## [What is being asked]
Return a copy of every line in the data below that contains "external".

Data Block Start

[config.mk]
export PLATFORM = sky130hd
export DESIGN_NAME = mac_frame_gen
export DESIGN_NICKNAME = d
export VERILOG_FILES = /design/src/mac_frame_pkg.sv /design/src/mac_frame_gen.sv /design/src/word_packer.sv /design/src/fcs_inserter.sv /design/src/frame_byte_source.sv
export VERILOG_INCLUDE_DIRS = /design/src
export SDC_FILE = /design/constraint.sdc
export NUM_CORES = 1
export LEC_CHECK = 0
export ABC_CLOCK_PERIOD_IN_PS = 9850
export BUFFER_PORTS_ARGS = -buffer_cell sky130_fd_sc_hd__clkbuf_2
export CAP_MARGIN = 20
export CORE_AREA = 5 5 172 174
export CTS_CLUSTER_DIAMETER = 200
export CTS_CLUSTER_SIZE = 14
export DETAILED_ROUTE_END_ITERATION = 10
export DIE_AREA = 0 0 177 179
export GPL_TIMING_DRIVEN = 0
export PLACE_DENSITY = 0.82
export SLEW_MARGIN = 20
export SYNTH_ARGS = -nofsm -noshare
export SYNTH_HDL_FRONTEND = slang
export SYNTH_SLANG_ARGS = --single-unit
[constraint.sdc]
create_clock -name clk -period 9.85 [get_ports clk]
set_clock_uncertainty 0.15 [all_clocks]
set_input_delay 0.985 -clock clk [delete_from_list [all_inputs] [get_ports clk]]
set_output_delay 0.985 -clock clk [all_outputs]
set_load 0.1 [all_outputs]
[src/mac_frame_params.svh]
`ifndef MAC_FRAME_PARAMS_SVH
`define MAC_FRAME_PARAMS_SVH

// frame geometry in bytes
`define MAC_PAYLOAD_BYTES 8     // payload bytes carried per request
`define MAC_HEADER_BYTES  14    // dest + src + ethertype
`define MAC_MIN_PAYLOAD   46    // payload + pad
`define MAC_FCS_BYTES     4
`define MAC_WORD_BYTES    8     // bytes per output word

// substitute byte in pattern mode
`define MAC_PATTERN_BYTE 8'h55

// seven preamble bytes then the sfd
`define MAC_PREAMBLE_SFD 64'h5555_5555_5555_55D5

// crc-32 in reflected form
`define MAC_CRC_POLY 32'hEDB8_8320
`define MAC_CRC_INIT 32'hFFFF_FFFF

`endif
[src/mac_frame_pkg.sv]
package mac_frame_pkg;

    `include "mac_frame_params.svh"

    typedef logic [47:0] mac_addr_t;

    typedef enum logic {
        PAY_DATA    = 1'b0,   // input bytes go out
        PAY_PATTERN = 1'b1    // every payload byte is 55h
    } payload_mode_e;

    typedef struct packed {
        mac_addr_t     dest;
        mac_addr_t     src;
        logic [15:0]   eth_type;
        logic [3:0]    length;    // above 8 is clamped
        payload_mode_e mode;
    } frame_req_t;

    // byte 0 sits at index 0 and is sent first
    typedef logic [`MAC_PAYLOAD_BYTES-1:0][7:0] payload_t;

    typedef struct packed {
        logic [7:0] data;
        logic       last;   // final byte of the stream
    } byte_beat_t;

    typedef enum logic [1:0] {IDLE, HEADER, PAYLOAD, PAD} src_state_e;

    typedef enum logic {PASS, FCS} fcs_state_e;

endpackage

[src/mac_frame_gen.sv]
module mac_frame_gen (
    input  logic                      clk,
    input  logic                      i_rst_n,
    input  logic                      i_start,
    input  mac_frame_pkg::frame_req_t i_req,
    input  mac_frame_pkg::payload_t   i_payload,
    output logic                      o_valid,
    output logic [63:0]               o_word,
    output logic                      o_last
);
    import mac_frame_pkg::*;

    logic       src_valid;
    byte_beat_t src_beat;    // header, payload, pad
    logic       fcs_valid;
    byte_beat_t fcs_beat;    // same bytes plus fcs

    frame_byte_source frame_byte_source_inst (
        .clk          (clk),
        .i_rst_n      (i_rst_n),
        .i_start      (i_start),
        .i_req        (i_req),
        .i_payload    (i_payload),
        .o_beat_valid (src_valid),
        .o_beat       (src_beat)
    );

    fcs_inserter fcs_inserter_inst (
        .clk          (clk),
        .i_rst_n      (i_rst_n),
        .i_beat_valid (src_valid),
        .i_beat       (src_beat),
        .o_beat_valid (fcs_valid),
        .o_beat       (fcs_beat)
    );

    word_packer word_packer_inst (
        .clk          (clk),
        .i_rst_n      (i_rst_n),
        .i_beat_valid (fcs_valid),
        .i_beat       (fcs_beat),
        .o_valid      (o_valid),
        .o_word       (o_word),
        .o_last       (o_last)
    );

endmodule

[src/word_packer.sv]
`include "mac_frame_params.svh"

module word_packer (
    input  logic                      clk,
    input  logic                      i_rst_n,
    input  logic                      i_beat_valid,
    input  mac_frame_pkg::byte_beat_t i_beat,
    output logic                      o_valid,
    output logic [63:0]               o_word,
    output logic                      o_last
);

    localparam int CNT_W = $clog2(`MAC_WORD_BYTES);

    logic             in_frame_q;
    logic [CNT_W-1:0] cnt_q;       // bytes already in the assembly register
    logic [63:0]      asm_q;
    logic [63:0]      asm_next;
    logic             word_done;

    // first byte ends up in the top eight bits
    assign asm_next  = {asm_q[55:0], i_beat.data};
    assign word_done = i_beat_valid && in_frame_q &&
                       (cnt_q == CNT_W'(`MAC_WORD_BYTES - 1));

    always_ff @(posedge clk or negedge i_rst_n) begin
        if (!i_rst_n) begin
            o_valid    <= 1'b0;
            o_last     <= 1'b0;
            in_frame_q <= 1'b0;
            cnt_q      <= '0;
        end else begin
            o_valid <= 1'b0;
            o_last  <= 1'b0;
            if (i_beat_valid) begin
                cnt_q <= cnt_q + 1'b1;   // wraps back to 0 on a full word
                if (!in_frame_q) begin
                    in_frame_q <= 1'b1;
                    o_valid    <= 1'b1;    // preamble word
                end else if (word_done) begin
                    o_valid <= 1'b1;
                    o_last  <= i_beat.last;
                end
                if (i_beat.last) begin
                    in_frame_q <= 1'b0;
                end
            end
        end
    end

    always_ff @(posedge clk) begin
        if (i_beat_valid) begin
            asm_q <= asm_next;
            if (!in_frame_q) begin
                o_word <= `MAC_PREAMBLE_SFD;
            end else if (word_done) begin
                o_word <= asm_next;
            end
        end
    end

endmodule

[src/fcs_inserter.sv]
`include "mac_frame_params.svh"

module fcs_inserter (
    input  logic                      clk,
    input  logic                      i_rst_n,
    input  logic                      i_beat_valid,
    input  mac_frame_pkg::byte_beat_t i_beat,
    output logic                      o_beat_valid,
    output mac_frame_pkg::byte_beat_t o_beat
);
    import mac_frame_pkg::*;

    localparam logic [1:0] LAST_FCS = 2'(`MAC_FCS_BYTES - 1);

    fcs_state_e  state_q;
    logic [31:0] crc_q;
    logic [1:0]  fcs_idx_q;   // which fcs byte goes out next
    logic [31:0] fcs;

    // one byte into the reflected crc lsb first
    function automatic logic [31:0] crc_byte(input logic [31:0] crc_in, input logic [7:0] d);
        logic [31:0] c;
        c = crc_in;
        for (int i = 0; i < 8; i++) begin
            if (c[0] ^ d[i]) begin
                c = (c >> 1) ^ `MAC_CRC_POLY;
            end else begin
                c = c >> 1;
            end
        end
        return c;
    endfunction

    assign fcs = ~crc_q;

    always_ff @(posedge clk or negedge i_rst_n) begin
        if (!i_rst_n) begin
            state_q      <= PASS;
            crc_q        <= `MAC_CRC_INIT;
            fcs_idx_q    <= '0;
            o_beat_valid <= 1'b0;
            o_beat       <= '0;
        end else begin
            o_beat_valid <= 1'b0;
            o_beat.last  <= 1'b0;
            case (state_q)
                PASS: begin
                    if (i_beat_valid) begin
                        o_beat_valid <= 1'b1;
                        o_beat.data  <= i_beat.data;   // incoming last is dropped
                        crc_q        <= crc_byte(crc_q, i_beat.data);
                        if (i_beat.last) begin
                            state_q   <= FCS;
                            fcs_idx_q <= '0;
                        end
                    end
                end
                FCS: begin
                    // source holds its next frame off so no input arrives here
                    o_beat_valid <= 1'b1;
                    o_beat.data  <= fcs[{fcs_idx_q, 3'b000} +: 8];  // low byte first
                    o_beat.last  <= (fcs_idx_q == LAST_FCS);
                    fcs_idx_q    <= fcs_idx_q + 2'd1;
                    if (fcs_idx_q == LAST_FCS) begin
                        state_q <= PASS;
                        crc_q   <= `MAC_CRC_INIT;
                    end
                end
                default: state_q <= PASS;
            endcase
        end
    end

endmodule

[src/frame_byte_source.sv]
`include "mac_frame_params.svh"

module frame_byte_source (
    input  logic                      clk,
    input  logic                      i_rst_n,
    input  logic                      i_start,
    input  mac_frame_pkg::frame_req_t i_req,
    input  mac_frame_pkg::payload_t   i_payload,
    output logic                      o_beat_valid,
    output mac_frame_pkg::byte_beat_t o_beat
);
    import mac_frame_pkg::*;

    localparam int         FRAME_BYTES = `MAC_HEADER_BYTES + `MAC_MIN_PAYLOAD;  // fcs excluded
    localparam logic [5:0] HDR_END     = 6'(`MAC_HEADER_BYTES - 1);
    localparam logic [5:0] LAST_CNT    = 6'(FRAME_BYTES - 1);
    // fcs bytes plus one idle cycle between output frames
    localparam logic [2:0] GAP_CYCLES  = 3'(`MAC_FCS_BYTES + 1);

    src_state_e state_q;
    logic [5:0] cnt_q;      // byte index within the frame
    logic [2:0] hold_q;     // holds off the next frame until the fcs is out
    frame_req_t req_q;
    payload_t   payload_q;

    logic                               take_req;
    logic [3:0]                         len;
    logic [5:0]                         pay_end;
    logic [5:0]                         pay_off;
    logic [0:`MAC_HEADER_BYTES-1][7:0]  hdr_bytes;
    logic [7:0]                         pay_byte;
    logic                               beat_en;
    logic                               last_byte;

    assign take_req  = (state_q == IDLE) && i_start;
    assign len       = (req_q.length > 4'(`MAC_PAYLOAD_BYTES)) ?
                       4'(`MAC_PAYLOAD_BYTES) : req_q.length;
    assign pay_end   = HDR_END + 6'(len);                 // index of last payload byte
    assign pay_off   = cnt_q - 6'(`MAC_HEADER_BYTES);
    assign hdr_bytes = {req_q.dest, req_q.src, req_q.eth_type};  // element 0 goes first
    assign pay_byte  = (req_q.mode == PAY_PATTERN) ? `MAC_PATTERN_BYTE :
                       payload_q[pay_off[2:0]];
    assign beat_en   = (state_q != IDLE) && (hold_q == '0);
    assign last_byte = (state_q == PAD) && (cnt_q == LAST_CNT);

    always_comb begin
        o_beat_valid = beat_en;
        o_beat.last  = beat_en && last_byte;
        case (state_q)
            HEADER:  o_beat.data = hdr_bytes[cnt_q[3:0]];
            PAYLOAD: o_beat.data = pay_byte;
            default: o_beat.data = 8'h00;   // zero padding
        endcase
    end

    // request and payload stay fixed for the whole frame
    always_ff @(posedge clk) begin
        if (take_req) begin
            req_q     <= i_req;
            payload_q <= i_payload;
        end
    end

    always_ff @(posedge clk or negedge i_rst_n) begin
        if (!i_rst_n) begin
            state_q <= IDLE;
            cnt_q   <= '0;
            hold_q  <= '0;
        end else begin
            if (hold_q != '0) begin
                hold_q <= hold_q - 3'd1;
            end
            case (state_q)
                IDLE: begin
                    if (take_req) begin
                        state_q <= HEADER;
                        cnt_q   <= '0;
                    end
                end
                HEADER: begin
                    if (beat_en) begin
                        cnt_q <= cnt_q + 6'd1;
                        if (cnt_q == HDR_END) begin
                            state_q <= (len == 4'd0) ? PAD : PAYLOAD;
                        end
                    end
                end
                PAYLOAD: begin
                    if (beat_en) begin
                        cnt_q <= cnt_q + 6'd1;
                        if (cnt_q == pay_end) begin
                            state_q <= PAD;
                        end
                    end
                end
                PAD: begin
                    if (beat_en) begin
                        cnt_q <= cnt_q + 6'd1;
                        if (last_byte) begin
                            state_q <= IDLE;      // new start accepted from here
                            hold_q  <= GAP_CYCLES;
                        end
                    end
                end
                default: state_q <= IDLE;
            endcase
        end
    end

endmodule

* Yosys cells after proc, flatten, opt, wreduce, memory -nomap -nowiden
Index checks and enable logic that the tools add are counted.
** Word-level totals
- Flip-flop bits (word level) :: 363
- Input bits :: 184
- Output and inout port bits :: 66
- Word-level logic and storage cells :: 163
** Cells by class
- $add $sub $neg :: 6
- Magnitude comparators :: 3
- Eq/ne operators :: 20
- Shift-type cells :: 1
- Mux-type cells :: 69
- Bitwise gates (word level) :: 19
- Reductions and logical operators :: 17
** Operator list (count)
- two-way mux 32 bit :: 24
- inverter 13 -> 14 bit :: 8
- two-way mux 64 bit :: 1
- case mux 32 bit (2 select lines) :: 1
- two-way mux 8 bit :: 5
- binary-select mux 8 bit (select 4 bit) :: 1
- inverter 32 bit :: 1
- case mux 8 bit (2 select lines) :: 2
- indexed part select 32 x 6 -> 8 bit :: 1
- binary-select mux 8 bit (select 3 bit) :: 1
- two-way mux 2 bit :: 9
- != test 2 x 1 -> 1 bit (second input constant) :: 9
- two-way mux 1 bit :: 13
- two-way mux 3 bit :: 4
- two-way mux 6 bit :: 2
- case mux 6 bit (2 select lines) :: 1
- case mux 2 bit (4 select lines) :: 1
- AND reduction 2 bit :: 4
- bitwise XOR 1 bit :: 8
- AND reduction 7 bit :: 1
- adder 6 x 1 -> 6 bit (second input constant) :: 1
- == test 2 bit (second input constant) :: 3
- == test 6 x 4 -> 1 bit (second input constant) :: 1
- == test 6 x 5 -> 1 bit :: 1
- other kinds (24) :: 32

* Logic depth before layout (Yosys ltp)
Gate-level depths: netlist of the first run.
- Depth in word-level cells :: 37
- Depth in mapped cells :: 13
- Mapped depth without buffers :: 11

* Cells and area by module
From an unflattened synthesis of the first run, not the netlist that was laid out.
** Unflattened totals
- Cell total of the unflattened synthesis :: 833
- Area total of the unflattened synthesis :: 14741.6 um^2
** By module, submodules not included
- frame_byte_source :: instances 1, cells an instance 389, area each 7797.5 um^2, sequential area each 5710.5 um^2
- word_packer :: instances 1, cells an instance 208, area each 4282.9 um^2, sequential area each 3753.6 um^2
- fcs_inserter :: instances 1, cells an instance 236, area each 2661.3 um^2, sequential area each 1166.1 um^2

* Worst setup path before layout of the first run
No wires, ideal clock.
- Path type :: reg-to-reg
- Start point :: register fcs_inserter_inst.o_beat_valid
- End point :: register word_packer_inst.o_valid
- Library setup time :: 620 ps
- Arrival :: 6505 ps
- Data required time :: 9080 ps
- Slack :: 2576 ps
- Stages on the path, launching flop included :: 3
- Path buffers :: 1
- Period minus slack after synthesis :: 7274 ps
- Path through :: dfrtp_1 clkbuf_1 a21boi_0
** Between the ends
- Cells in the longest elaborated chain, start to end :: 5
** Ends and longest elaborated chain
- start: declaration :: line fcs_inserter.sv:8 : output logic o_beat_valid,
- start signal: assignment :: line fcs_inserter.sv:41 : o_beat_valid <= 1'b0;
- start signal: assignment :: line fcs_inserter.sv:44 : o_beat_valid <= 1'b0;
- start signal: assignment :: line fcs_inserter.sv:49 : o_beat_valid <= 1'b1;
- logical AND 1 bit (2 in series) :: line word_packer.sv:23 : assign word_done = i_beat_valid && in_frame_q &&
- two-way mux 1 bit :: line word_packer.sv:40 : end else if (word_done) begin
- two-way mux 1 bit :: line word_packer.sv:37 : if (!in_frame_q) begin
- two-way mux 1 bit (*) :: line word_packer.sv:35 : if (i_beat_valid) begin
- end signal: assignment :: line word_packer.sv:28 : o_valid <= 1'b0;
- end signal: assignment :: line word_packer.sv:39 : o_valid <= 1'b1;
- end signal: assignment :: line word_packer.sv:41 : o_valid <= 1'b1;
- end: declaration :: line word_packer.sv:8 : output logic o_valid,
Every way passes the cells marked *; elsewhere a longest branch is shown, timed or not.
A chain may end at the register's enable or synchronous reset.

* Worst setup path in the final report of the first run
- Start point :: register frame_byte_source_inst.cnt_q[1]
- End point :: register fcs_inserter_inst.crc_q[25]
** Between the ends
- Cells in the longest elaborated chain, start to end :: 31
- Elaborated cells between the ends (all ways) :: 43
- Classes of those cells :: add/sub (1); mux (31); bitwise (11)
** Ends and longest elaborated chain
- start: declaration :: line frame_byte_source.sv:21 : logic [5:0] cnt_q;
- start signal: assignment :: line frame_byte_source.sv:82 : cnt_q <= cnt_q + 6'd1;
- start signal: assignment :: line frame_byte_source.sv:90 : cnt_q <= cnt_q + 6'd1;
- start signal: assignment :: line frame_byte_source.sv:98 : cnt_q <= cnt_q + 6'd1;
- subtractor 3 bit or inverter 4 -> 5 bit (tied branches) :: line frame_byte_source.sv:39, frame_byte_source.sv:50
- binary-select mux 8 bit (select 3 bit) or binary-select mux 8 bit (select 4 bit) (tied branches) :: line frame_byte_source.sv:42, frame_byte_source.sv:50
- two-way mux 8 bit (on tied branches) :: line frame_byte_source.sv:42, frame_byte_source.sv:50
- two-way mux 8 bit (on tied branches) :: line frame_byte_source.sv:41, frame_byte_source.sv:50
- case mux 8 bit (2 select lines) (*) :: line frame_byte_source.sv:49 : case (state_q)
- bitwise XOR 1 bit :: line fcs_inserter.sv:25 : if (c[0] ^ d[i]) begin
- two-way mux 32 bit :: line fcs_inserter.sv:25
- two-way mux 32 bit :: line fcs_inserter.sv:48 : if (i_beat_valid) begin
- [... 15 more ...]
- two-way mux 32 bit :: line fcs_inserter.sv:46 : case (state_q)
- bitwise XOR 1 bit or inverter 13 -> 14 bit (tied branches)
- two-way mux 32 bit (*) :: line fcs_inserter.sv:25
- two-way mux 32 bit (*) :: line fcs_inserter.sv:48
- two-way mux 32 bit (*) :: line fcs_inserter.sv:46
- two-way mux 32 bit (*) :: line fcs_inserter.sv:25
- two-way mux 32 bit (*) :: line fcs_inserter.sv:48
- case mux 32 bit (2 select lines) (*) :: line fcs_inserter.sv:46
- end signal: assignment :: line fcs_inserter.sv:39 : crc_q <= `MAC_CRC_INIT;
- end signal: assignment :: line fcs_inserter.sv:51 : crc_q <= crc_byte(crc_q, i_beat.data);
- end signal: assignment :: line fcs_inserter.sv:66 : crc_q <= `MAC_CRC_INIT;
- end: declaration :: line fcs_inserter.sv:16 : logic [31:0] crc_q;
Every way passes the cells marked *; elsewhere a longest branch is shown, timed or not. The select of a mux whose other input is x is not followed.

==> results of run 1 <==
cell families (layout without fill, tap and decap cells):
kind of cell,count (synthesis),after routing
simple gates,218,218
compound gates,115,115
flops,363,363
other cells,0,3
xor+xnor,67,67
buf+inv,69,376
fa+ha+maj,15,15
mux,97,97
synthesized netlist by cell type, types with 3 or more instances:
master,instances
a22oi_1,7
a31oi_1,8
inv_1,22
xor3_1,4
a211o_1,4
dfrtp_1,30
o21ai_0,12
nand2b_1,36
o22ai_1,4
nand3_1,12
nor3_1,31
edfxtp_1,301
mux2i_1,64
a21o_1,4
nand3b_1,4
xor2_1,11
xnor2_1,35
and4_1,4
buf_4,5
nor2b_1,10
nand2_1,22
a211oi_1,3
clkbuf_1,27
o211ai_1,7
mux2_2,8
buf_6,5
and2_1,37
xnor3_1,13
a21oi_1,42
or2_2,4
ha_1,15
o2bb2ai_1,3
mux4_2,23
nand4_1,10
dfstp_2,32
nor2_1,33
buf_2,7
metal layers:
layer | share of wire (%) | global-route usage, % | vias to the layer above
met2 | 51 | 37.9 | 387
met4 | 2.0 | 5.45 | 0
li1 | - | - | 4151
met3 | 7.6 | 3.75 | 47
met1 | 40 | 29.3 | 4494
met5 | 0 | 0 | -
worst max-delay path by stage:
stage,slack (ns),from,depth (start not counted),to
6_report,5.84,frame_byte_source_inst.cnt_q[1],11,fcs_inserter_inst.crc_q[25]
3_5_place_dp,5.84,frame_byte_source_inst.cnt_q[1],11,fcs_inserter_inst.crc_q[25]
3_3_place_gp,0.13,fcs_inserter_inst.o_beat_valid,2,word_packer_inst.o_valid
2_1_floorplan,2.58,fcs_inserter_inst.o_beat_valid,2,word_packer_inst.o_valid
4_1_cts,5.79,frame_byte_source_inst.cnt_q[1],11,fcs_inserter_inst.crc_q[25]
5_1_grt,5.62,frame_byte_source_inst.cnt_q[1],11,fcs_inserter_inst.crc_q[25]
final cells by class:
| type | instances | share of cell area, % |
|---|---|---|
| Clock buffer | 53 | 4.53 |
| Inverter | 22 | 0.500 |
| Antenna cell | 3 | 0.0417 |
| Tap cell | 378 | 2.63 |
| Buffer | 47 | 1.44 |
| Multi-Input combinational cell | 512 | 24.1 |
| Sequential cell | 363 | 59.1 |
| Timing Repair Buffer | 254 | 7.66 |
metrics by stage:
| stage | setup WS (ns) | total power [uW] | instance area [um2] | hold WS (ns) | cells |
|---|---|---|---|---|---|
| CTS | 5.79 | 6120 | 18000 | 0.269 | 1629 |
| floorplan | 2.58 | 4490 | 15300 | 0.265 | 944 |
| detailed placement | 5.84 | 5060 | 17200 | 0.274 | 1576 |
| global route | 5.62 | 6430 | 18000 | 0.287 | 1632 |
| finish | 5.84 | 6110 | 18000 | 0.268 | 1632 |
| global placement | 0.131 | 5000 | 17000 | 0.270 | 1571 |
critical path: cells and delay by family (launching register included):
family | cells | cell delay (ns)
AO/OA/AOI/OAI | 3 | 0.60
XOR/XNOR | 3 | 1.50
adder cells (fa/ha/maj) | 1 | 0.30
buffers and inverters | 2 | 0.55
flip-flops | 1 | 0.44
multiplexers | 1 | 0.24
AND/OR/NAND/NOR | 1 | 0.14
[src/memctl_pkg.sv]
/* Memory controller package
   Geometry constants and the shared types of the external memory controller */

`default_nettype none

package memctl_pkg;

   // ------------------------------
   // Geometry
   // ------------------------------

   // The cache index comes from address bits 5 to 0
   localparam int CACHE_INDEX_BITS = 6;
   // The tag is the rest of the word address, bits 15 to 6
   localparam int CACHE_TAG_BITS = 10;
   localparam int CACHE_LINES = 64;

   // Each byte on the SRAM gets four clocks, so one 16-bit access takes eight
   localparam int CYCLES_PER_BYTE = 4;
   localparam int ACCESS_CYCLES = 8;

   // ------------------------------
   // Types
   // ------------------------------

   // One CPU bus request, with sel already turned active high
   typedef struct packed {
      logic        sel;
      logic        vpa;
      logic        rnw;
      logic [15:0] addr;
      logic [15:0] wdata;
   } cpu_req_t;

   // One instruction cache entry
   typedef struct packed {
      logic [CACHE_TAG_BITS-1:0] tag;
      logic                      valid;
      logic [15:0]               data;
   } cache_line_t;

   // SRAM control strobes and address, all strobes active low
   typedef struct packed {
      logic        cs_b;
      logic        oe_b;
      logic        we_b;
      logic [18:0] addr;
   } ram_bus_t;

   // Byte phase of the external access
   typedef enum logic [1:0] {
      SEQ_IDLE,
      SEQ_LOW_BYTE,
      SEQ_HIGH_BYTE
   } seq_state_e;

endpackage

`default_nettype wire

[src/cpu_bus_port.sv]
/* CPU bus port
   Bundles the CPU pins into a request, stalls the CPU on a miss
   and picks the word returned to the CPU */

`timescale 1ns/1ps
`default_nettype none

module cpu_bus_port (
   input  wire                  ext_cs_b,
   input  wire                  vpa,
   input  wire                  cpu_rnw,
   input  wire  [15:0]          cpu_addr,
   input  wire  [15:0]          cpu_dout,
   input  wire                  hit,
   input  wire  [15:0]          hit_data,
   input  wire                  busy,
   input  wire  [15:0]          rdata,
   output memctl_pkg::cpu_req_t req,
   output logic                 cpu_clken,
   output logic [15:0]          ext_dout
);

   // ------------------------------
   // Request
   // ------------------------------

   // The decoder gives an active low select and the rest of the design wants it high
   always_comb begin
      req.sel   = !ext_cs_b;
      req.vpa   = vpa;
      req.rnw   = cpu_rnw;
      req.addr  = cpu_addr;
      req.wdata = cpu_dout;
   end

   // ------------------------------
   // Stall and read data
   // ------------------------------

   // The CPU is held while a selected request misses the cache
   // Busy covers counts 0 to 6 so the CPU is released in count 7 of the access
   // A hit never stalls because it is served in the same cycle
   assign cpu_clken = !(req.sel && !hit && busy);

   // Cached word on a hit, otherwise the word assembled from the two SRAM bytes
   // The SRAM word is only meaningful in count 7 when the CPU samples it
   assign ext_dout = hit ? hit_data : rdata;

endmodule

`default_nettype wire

Data Block End

## [Finished exercise]
   Geometry constants and the shared types of the external memory controller */
   // Byte phase of the external access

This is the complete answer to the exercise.